Locate the word "final" in the data below, then copy every line that holds it.

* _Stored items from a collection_
◆ ◆ ◆ ◆
## src/rvOpcode_macros.svh

```systemverilog
`ifndef RV_OPCODE_MACROS_SVH
`define RV_OPCODE_MACROS_SVH

// Opcode values of instruction bits 6 to 2
// Bits 1 and 0 are always 2'b11 for 32-bit RV32I words
`define opcodeLoad   5'b00000
`define opcodeStore  5'b01000
`define opcodeBranch 5'b11000
`define opcodeJalr   5'b11001
`define opcodeJal    5'b11011
`define opcodeR      5'b01100
`define opcodeI      5'b00100
`define opcodeAuipc  5'b00101
`define opcodeLui    5'b01101

// ALU select codes
// Other ALU ops come straight from {bit 30, funct3}
`define aluAdd       4'd0
`define aluPassB     4'd9

// Immediate formats for immGen
`define immI         3'd1
`define immS         3'd2
`define immB         3'd3
`define immU         3'd4
`define immJ         3'd5
`define immX         3'd6

// Memory access widths
// Loads use funct3 directly, this value marks no load at all
`define ldNone       3'd7

// Stores use funct3[1:0], this value marks no store
`define sNone        2'd3

// addi x0, x0, 0
`define nopInst      32'h0000_0013

`endif

```

## src/rvPkg.sv

```systemverilog
package rvPkg;

   // R format: register to register ops
   typedef struct packed {
      logic [6:0] funct7;
      logic [4:0] rs2;
      logic [4:0] rs1;
      logic [2:0] funct3;
      logic [4:0] rd;
      logic [6:0] opcode;
   } rTypeFields;

   // I format: loads, JALR and register-immediate ops
   typedef struct packed {
      logic [11:0] imm;
      logic [4:0]  rs1;
      logic [2:0]  funct3;
      logic [4:0]  rd;
      logic [6:0]  opcode;
   } iTypeFields;

   // S format, also the bit layout of B
   typedef struct packed {
      logic [6:0] immHi;
      logic [4:0] rs2;
      logic [4:0] rs1;
      logic [2:0] funct3;
      logic [4:0] immLo;
      logic [6:0] opcode;
   } sTypeFields;

   // U format, also the bit layout of J
   typedef struct packed {
      logic [19:0] immUpper;
      logic [4:0]  rd;
      logic [6:0]  opcode;
   } uTypeFields;

   // One instruction word seen through every format at once
   typedef union packed {
      logic [31:0] raw;
      rTypeFields  r;
      iTypeFields  i;
      sTypeFields  s;
      uTypeFields  u;
   } instWord;

endpackage

```

## src/stageTracker.sv

```systemverilog
`timescale 1ns/1ps

`include "rvOpcode_macros.svh"

module stageTracker
   import rvPkg::*;
(
   input  logic    clk,
   input  logic    rst,
   input  instWord inst,
   output instWord exInst,
   output instWord wbInst
);

   // Two instruction registers, one per downstream stage
   // The whole word moves along so later decoders can pick any field
   always_ff @(posedge clk) begin
      if (rst) begin
         exInst.raw <= `nopInst;
         wbInst.raw <= `nopInst;
      end else begin
         exInst <= inst;
         wbInst <= exInst;
      end
   end

endmodule

```

## src/immGen.sv

```systemverilog
`timescale 1ns/1ps

`include "rvOpcode_macros.svh"

module immGen
   import rvPkg::*;
(
   input  instWord     inst,
   output logic [2:0]  immSel,
   output logic [31:0] imm
);

   logic [4:0]  opcode;
   logic [6:0]  sHi;
   logic [4:0]  sLo;
   logic [19:0] upper;

   assign opcode = inst.r.opcode[6:2];
   assign sHi    = inst.s.immHi;
   assign sLo    = inst.s.immLo;
   assign upper  = inst.u.immUpper;

   // Format choice by opcode
   always_comb begin
      case (opcode)
         `opcodeLoad, `opcodeJalr, `opcodeI: immSel = `immI;
         `opcodeStore:                       immSel = `immS;
         `opcodeBranch:                      immSel = `immB;
         `opcodeJal:                         immSel = `immJ;
         `opcodeLui, `opcodeAuipc:           immSel = `immU;
         default:                            immSel = `immX;
      endcase
   end

   // Sign-extended immediate, sign bit is always inst[31]
   always_comb begin
      case (immSel)
         `immI: imm = {{20{inst.i.imm[11]}}, inst.i.imm};
         `immS: imm = {{20{sHi[6]}}, sHi, sLo};
         // B reorders the S pieces, bit 0 is implied zero
         `immB: imm = {{19{sHi[6]}}, sHi[6], sLo[0], sHi[5:0], sLo[4:1], 1'b0};
         `immU: imm = {upper, 12'b0};
         // J reorders the U piece, bit 0 is implied zero
         `immJ: imm = {{11{upper[19]}}, upper[19], upper[7:0], upper[8], upper[18:9], 1'b0};
         default: imm = 32'd0;
      endcase
   end

endmodule

```

## src/exControl.sv

```systemverilog
`timescale 1ns/1ps

`include "rvOpcode_macros.svh"

module exControl
   import rvPkg::*;
(
   input  instWord     inst,
   input  logic [31:0] rs1Val,
   input  logic [31:0] rs2Val,
   output logic        pcSel,
   output logic [1:0]  instSel,
   output logic        aSel,
   output logic        bSel,
   output logic [3:0]  aluSel,
   output logic        memRW,
   output logic [1:0]  sSel,
   output logic        usesRs1,
   output logic        usesRs2
);

   logic [4:0] opcode;
   logic [2:0] funct3;
   logic       brUn;
   logic       equal;
   logic       less;
   logic       brTaken;

   assign opcode = inst.r.opcode[6:2];
   assign funct3 = inst.r.funct3;

   // BLTU and BGEU are the only funct3 codes with both upper bits set
   assign brUn  = (funct3[2:1] == 2'b11);
   assign equal = (rs1Val == rs2Val);
   assign less  = brUn ? (rs1Val < rs2Val) : ($signed(rs1Val) < $signed(rs2Val));

   always_comb begin
      case (funct3)
         3'b000:         brTaken = equal;
         3'b001:         brTaken = !equal;
         3'b100, 3'b110: brTaken = less;
         3'b101, 3'b111: brTaken = !less;
         default:        brTaken = 1'b0;
      endcase
   end

   always_comb begin
      // Defaults match a NOP-like instruction with no side effects
      pcSel   = 1'b0;
      instSel = 2'd0;
      aSel    = 1'b0;
      bSel    = 1'b1;
      aluSel  = `aluAdd;
      memRW   = 1'b0;
      sSel    = `sNone;
      usesRs1 = 1'b0;
      usesRs2 = 1'b0;
      case (opcode)
         `opcodeR: begin
            bSel    = 1'b0;
            aluSel  = {inst.r.funct7[5], funct3};
            usesRs1 = 1'b1;
            usesRs2 = 1'b1;
         end
         `opcodeI: begin
            // Bit 30 picks SRAI over SRLI
            aluSel  = {inst.r.funct7[5], funct3};
            usesRs1 = 1'b1;
         end
         `opcodeLoad: begin
            memRW   = 1'b1;
            usesRs1 = 1'b1;
         end
         `opcodeStore: begin
            memRW   = 1'b1;
            sSel    = inst.s.funct3[1:0];
            usesRs1 = 1'b1;
            usesRs2 = 1'b1;
         end
         `opcodeBranch: begin
            // Target is PC plus immediate
            aSel    = 1'b1;
            instSel = 2'd2;
            pcSel   = brTaken;
            usesRs1 = 1'b1;
            usesRs2 = 1'b1;
         end
         `opcodeJal: begin
            aSel    = 1'b1;
            instSel = 2'd2;
            pcSel   = 1'b1;
         end
         `opcodeJalr: begin
            instSel = 2'd2;
            pcSel   = 1'b1;
            usesRs1 = 1'b1;
         end
         `opcodeAuipc: begin
            aSel = 1'b1;
         end
         `opcodeLui: begin
            aluSel = `aluPassB;
         end
         default: begin
         end
      endcase
   end

endmodule

```

## src/wbControl.sv

```systemverilog
`timescale 1ns/1ps

`include "rvOpcode_macros.svh"

module wbControl
   import rvPkg::*;
(
   input  instWord    inst,
   output logic [2:0] ldSel,
   output logic [1:0] wbSel,
   output logic       regWrEn
);

   logic [4:0] opcode;
   logic       writesRd;

   assign opcode = inst.r.opcode[6:2];

   // wbSel: 0 memory, 1 ALU, 2 PC+4
   always_comb begin
      ldSel    = `ldNone;
      wbSel    = 2'd0;
      writesRd = 1'b0;
      case (opcode)
         `opcodeLoad: begin
            ldSel    = inst.i.funct3;
            writesRd = 1'b1;
         end
         `opcodeR, `opcodeI, `opcodeLui, `opcodeAuipc: begin
            wbSel    = 2'd1;
            writesRd = 1'b1;
         end
         `opcodeJal, `opcodeJalr: begin
            wbSel    = 2'd2;
            writesRd = 1'b1;
         end
         default: begin
         end
      endcase
   end

   // Writes to x0 are dropped here so forwarding never sees them
   assign regWrEn = writesRd && (inst.r.rd != 5'd0);

endmodule

```

## src/forwardUnit.sv

```systemverilog
`timescale 1ns/1ps

`include "rvOpcode_macros.svh"

module forwardUnit
   import rvPkg::*;
(
   input  logic       regWrEn,
   input  logic [4:0] wbRd,
   input  instWord    exInst,
   input  logic       exUsesRs1,
   input  logic       exUsesRs2,
   input  instWord    decInst,
   output logic       fwdA1,
   output logic       fwdB1,
   output logic       fwdA2,
   output logic       fwdB2
);

   logic [4:0] decOpcode;
   logic       decUsesRs1;
   logic       decUsesRs2;

   assign decOpcode = decInst.r.opcode[6:2];

   // Decode stage source usage, same rule as exControl applies one stage later
   always_comb begin
      decUsesRs1 = 1'b0;
      decUsesRs2 = 1'b0;
      case (decOpcode)
         `opcodeR, `opcodeStore, `opcodeBranch: begin
            decUsesRs1 = 1'b1;
            decUsesRs2 = 1'b1;
         end
         `opcodeI, `opcodeLoad, `opcodeJalr: begin
            decUsesRs1 = 1'b1;
         end
         default: begin
         end
      endcase
   end

   // Writeback result into the decode stage operands
   assign fwdA1 = regWrEn && decUsesRs1 && (wbRd == decInst.r.rs1);
   assign fwdB1 = regWrEn && decUsesRs2 && (wbRd == decInst.r.rs2);

   // Writeback result into the execute stage operands
   assign fwdA2 = regWrEn && exUsesRs1 && (wbRd == exInst.r.rs1);
   assign fwdB2 = regWrEn && exUsesRs2 && (wbRd == exInst.r.rs2);

endmodule

```

## src/controlPath.sv

```systemverilog
`timescale 1ns/1ps

module controlPath
   import rvPkg::*;
(
   input  logic        clk,
   input  logic        rst,
   input  instWord     inst,
   input  logic [31:0] rs1Val,
   input  logic [31:0] rs2Val,
   output logic [31:0] imm,
   output logic        pcSel,
   output logic [1:0]  instSel,
   output logic        aSel,
   output logic        bSel,
   output logic [3:0]  aluSel,
   output logic        memRW,
   output logic [1:0]  sSel,
   output logic [2:0]  ldSel,
   output logic [1:0]  wbSel,
   output logic        regWrEn,
   output logic        fwdA1,
   output logic        fwdB1,
   output logic        fwdA2,
   output logic        fwdB2
);

   instWord exInst;
   instWord wbInst;
   logic    exUsesRs1;
   logic    exUsesRs2;

   stageTracker stageTracker_inst (
      .clk    (clk),
      .rst    (rst),
      .inst   (inst),
      .exInst (exInst),
      .wbInst (wbInst)
   );

   // Format code stays internal to the immediate generator
   immGen immGen_inst (
      .inst   (inst),
      .immSel (),
      .imm    (imm)
   );

   exControl exControl_inst (
      .inst    (exInst),
      .rs1Val  (rs1Val),
      .rs2Val  (rs2Val),
      .pcSel   (pcSel),
      .instSel (instSel),
      .aSel    (aSel),
      .bSel    (bSel),
      .aluSel  (aluSel),
      .memRW   (memRW),
      .sSel    (sSel),
      .usesRs1 (exUsesRs1),
      .usesRs2 (exUsesRs2)
   );

   wbControl wbControl_inst (
      .inst    (wbInst),
      .ldSel   (ldSel),
      .wbSel   (wbSel),
      .regWrEn (regWrEn)
   );

   forwardUnit forwardUnit_inst (
      .regWrEn   (regWrEn),
      .wbRd      (wbInst.r.rd),
      .exInst    (exInst),
      .exUsesRs1 (exUsesRs1),
      .exUsesRs2 (exUsesRs2),
      .decInst   (inst),
      .fwdA1     (fwdA1),
      .fwdB1     (fwdB1),
      .fwdA2     (fwdA2),
      .fwdB2     (fwdB2)
   );

endmodule

```

## config.mk

```make
export PLATFORM = sky130hd
export DESIGN_NAME = controlPath
export DESIGN_NICKNAME = d
export VERILOG_FILES = /design/src/rvPkg.sv /design/src/stageTracker.sv /design/src/immGen.sv /design/src/exControl.sv /design/src/wbControl.sv /design/src/forwardUnit.sv /design/src/controlPath.sv
export VERILOG_INCLUDE_DIRS = /design/src
export SDC_FILE = /design/constraint.sdc
export NUM_CORES = 1
export LEC_CHECK = 0
export BUFFER_PORTS_ARGS = -buffer_cell sky130_fd_sc_hd__buf_4
export CELL_PAD_IN_SITES_DETAIL_PLACEMENT = 0
export CELL_PAD_IN_SITES_GLOBAL_PLACEMENT = 1
export CORE_ASPECT_RATIO = 0.9
export CORE_MARGIN = 5
export CORE_UTILIZATION = 35
export DETAILED_ROUTE_END_ITERATION = 10
export GPL_TIMING_DRIVEN = 0
export PLACE_DENSITY_LB_ADDON = 0.1
export SLEW_MARGIN = 20
export SYNTH_ARGS = -nofsm -noshare
export SYNTH_HDL_FRONTEND = slang
export SYNTH_HIERARCHICAL = 1
export SYNTH_SLANG_ARGS = --single-unit
```

## constraint.sdc

```tcl
create_clock -name clk -period 2.89 [get_ports clk]
set_input_delay 0.578 -clock clk [delete_from_list [all_inputs] [get_ports clk]]
set_output_delay 0.578 -clock clk [all_outputs]
set_load 0.01 [all_outputs]
```

# ---- After elaboration in Yosys (flattened, before gate mapping)
# Memory sizes are Yosys's and may differ from the RTL's.
# Index checks and enable logic that the tools add are counted.
dict set report op_classes {
  n_lt_le_gt_ge 2
  n_eq_ne 35
  n_mux 17
  reduce_logical 30
}
# operator count
set op_table {}
lappend op_table {{$pmux W32 S5} 1}
lappend op_table {{$lt A32 B32 Y1} 2}
lappend op_table {{$eq A5 B4 Y1 const B} 7}
lappend op_table {{$eq A5 B5 Y1 const B} 7}
lappend op_table {{$eq A32 B32 Y1} 1}
lappend op_table {{$eq A5 B3 Y1 const B} 5}
lappend op_table {{$eq A5 B5 Y1} 4}
lappend op_table {{$eq A3 B3 Y1 const B} 6}
lappend op_table {{$logic_not A5 Y1} 3}
lappend op_table {{$reduce_or A2 Y1} 6}
lappend op_table {{$reduce_or A3 Y1} 4}
lappend op_table {{$reduce_or A6 Y1} 2}
lappend op_table {{$logic_and A1 B1 Y1} 9}
lappend op_table {{$mux W1} 9}
lappend op_table {{$pmux W4 S2} 1}
lappend op_table {{$reduce_or A7 Y1} 1}
lappend op_table {{$eq A3 B1 Y1 const B} 2}
lappend op_table {{$eq A3 B2 Y1 const B} 2}
lappend op_table {{$reduce_bool A5 Y1} 1}
lappend op_table {{$mux W2} 2}
lappend op_table {{$pmux W1 S4} 1}
lappend op_table {{$pmux W2 S2} 1}
lappend op_table {{$reduce_or A4 Y1} 1}
lappend op_table {{$logic_not A3 Y1} 1}
lappend op_table {{4 further kinds} 5}
dict set report totals {
  reg_bits 46
  rom_bits 96
  in_bits 98
  mem_count 1
}
# memory words word_bits rd rd_ports_with_merged_regs wr line_no
set mem_list {}
lappend mem_list {{(name not given)} 32 3 1 0 0 immGen.sv:25} ;# case (opcode)

# ---- Longest topological paths before layout
dict set report depth {
  ltp_word 6
  depth_mapped 8
}

# ---- Cells and area by module
# Netlist, hierarchy kept.
# module n_inst cells_per_inst area_each_um2 seq_area_each_um2
set modules_own_cells {}
lappend modules_own_cells {stageTracker 1 135 1725.4 1281.2}
lappend modules_own_cells {exControl 1 161 1076.0 0.0}
lappend modules_own_cells {immGen 1 88 525.5 0.0}
lappend modules_own_cells {forwardUnit 1 37 275.3 0.0}
lappend modules_own_cells {wbControl 1 12 98.8 0.0}

# ---- Worst setup path before layout
# Ideal clock, no wire load.
dict set report synth_path {
  path_kind {input port to output port}
  from {input rs2Val[31]}
  to {output pcSel}
  t_arrival_ns 2.040
  setup_slack_ns 0.272
  path_stages 7
  path_cell_list {inv_1 > ha_1 > nand4_2 > or4_4 > nor3_1 > o31a_1 > nand3_1}
}
dict set report synth_between {
  elab_chain_cells 5
  word_cells_on_any_way 8
  cone_classes {2 x order compare; 1 x eq/ne; 3 x mux; 2 x reduce/logical}
}
# element line_no
set synth_lines {}
lappend synth_lines {{start: declaration} controlPath.sv:10} ;# input logic [31:0] rs2Val,
lappend synth_lines {{$lt A32 B32 Y1} exControl.sv:35} ;# assign less = brUn ? (rs1Val < rs2Val) : ($signed(rs1Val) < $signed(rs2Val));
lappend synth_lines {{$mux W1} exControl.sv:35}
lappend synth_lines {{$logic_not A1 Y1} exControl.sv:42} ;# 3'b101, 3'b111: brTaken = !less;
lappend synth_lines {{$pmux W1 S4 (*)} exControl.sv:38} ;# case (funct3)
lappend synth_lines {{$pmux W1 S2 (*)} exControl.sv:58} ;# case (opcode)
lappend synth_lines {{end: declaration} controlPath.sv:12} ;# output logic pcSel,
# Mark *: on every way between the ends. The rest lies on a longest branch, timed or not.

# ---- Worst setup path after layout
dict set report layout_path {
  from {input rs2Val[23]}
  to {output pcSel}
}
# The elaborated chain is that of the path after synthesis.

==> impl_metrics.json <==
{
  "first_pass_iters": 4,
  "drv_slew": 0,
  "initial_utilization_pct": 35.4,
  "core_area_um2": 8450,
  "drt_iter0_markers": 91,
  "fin_ws_ns": -0.00719,
  "overflow": 0,
  "rsz0062_at_grt": "yes",
  "grtUsageTotal_pct": 16.5,
  "r2r-end": "stageTracker_inst/wbInst[4]",
  "timing.hold.ws_ns": 0.439,
  "required_ns": 2.31,
  "antenna_left": 0,
  "via_per_inst": 4.64,
  "tightest_slew_ns": 0.616,
  "r2r_slack_ns": 2.20,
  "hold_viol": 0,
  "multi_input_area_um2": 2150,
  "rows": 32,
  "fin_nets": 669,
  "grt_pass1_vias": 3047,
  "cts-buffers-inserted": 5,
  "arrival_ns": 2.32,
  "vias": 3059,
  "violations": "setup timing",
  "cp_max_fo": 4,
  "wl_um": 8940,
  "fin_cells": 659,
  "die-area_um2": 10500,
  "fillCellCount": 821,
  "cts_tree": "built",
  "diodes": 0,
  "port_buffers": 147,
  "ys_warn_count": 6,
  "io-pin-count": 152,
  "grt_start_max_net_pins": 13,
  "synth_nets": 509,
  "drive_above_1_share_pct": 39.8,
  "grt_pass1_wl_um": 14200,
  "cts_hold_buf": 0,
  "start_kind": "input port",
  "status": "finished with violations",
  "drv_cap": 0,
  "drcViolationCount": 0,
  "min_period_ns": 2.90,
  "dp_hpwl_um": 7380,
  "leakagePower_nw": 2.21,
  "critPathLaunch": "rs2Val[23]",
  "dieHeight_um": 97.7,
  "min_period_over_period_pct": 100,
  "crit_end": "pcSel",
  "hold_class": "reg -> reg",
  "regArea_um2": 741,
  "ctsRootBufferMaster": "clkbuf_8",
  "syn_avg_cell_area_um2": 7.89,
  "fmax_ghz": 0.345,
  "power_density_nw_per_um2": 338,
  "clk_latency_ns": 0.29,
  "relSlewSlack_pct": 58.6,
  "cts_num_sinks": 37,
  "grt_antenna_before_repair": 0,
  "syn_area_um2": 2990,
  "routabilityCongestion": 0.809,
  "area_growth_pct": 54.7,
  "syn_inst": 379,
  "setup_viol": 1,
  "cp-end-kind": "primary output",
  "die_x_um": 107,
  "h-tree-depth": 2,
  "clkTransAtPathRegs_ns": 0.07,
  "reg2reg_depth": 1,
  "skew_ns": 0.00664,
  "ir_drop_uv": 212,
  "r2r-start": "stageTracker_inst/exInst[4]",
  "dpl.cell_count": 645,
  "clk_path_buf_depth": 2,
  "critPathKind": "in -> out",
  "wire_per_inst_um": 13.6
}
worst max-delay path, stage by stage:
cell and delay, ns:
buf_6 0.07, inv_4 0.03, ha_4 0.25, nand4_1 0.13, or4_4 0.60, o211ai_1 0.19
o31ai_1 0.10, o21ai_1 0.13, nand3_1 0.10, buf_6 0.13
timing repair:
| item | in CTS | in global routing |
|---|---|---|
| setup buffers | 5 | 1 |
| gates cloned | 0 | 0 |
| resized for setup | 16 | 18 |
| setup endpoints to repair | 1 | 1 |
| pin swaps | 8 | 12 |
where the power goes:
group	leakage, nW	switching [W]	internal [W]
registers	0.307	0.0000214	0.000535
logic	1.84	0.000218	0.000269
clock network	0.0681	0.000179	0.000343
registers in the layout, indices dropped and copies added (netlist names):
register,count
stageTracker_inst/exInst,24
stageTracker_inst/wbInst,13
layout make-up:
class,count,area share [%]
plain buffers,21,2.62
clock buffers,5,1.49
clock inverters,3,1.41
inverters,39,3.27
multi-input cells,282,46.5
flip-flops and latches,37,16.0
well taps,119,3.22
repair buffers,153,25.5
metrics by stage:
stage                     cell area, µm²  power (W)  util, %  setup TNS [ns]  setup slack (ns)
after floorplan                     2990   0.000798        -               0             0.272
after global placement              4240    0.00101     50.2         -0.0993           -0.0993
after detailed placement            4240    0.00102     50.2          -0.112            -0.112
after CTS                           4540    0.00156     53.7               0           0.00136
after global routing                4630    0.00166     54.8          -0.123            -0.123
final                               4630    0.00157     54.8        -0.00719          -0.00719
worst min-delay path by stage:
stage,startpoint,endpoint,slack [ns],depth (start not counted)
after global routing,stageTracker_inst/exInst[8],stageTracker_inst/wbInst[8],0.46,1
after CTS,stageTracker_inst/exInst[8],stageTracker_inst/wbInst[8],0.45,1
final,stageTracker_inst/exInst[10],stageTracker_inst/wbInst[10],0.44,1
after detailed placement,stageTracker_inst/exInst[10],stageTracker_inst/wbInst[10],0.43,1
after global placement,stageTracker_inst/exInst[8],stageTracker_inst/wbInst[8],0.42,1
after floorplan,stageTracker_inst/exInst[10],stageTracker_inst/wbInst[10],0.41,1
layer usage:
layer / track usage (%) / routed length, µm
met1: 22.9 / 4270
met2: 26.7 / 4130
met3: 3.06 / 492
met4: 3.20 / 46
met5: 0 / 0
cell usage in the layout, fill, tap and decap left out, types with 5 or more instances in the layout:
cell type	n
buf_6	11
clkbuf_8	5
buf_4	148
buf_2	9
clkbuf_1	5
nand3_1	10
nand4_1	10
o22ai_1	8
xnor2_1	17
inv_1	30
nand2_1	43
ha_4	12
dfxtp_1	37
inv_2	6
nand2b_1	7
a21oi_1	20
nor2_1	15
nor2b_1	45
ha_1	20
(Power assumes the default switching activity.)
◆ ◆ ◆ ◆
* _SOLUTION TO THIS PROBLEM_
final                               4630    0.00157     54.8        -0.00719          -0.00719
final,stageTracker_inst/exInst[10],stageTracker_inst/wbInst[10],0.44,1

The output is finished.